File: src/iuos_pkg.sv
/*
 * Shared constants of the interrupt unit operation and status block:
 * port offsets, command field positions and values after reset.
 * Assumes nothing beyond a SystemVerilog compiler.
 */
package iuos_pkg;
    // Number of request inputs
    localparam int unsigned NUM_LEVELS = 8;

    // Port offsets on the byte-wide port pair
    localparam logic PORT_CMD_STATUS = 1'b0; // Commands in, status out
    localparam logic PORT_MASK       = 1'b1; // Mask word in and out

    // Word type marker bits on the lower port
    localparam int unsigned TYPE_MODE_BIT = 3; // Set: mode word
    localparam int unsigned TYPE_INIT_BIT = 4; // Set: init word, not handled

    // Priority-and-finish word fields
    localparam int unsigned PF_LVL_LSB = 0;
    localparam int unsigned PF_FI_BIT  = 5;
    localparam int unsigned PF_SIL_BIT = 6;
    localparam int unsigned PF_RP_BIT  = 7;

    // Mode word fields
    localparam int unsigned MD_IS_BIT   = 0; // 1 = in-service, 0 = request
    localparam int unsigned MD_SR_BIT   = 1; // Status read enable
    localparam int unsigned MD_POLL_BIT = 2; // Poll command
    localparam int unsigned MD_NESTING_TOGGLE_BIT_BIT = 5; // Nesting toggle
    localparam int unsigned MD_SNM_BIT  = 6; // Nesting arm

    // Poll word layout
    localparam int unsigned POLL_PRESENT_BIT = 7;
    localparam logic [7:0]  POLL_EMPTY       = 8'h07;

    // Values after reset
    localparam logic [7:0] MASK_RST = 8'h00;
    localparam logic [2:0] BASE_RST = 3'h7; // Level 7 lowest, level 0 highest
    localparam logic [7:0] RDATA_RST = 8'h00;

    // Synchroniser depth for request pins
    localparam int unsigned SYNC_STAGES = 2;
endpackage : iuos_pkg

+===+

From the entries above, return exactly the line containing "byte-wide port pair", the line containing "localparam int unsigned TYPE_MODE_BIT", and all lines between, and nothing else.

    // Port offsets on the byte-wide port pair
    localparam logic PORT_CMD_STATUS = 1'b0; // Commands in, status out
    localparam logic PORT_MASK       = 1'b1; // Mask word in and out

    // Word type marker bits on the lower port
    localparam int unsigned TYPE_MODE_BIT = 3; // Set: mode word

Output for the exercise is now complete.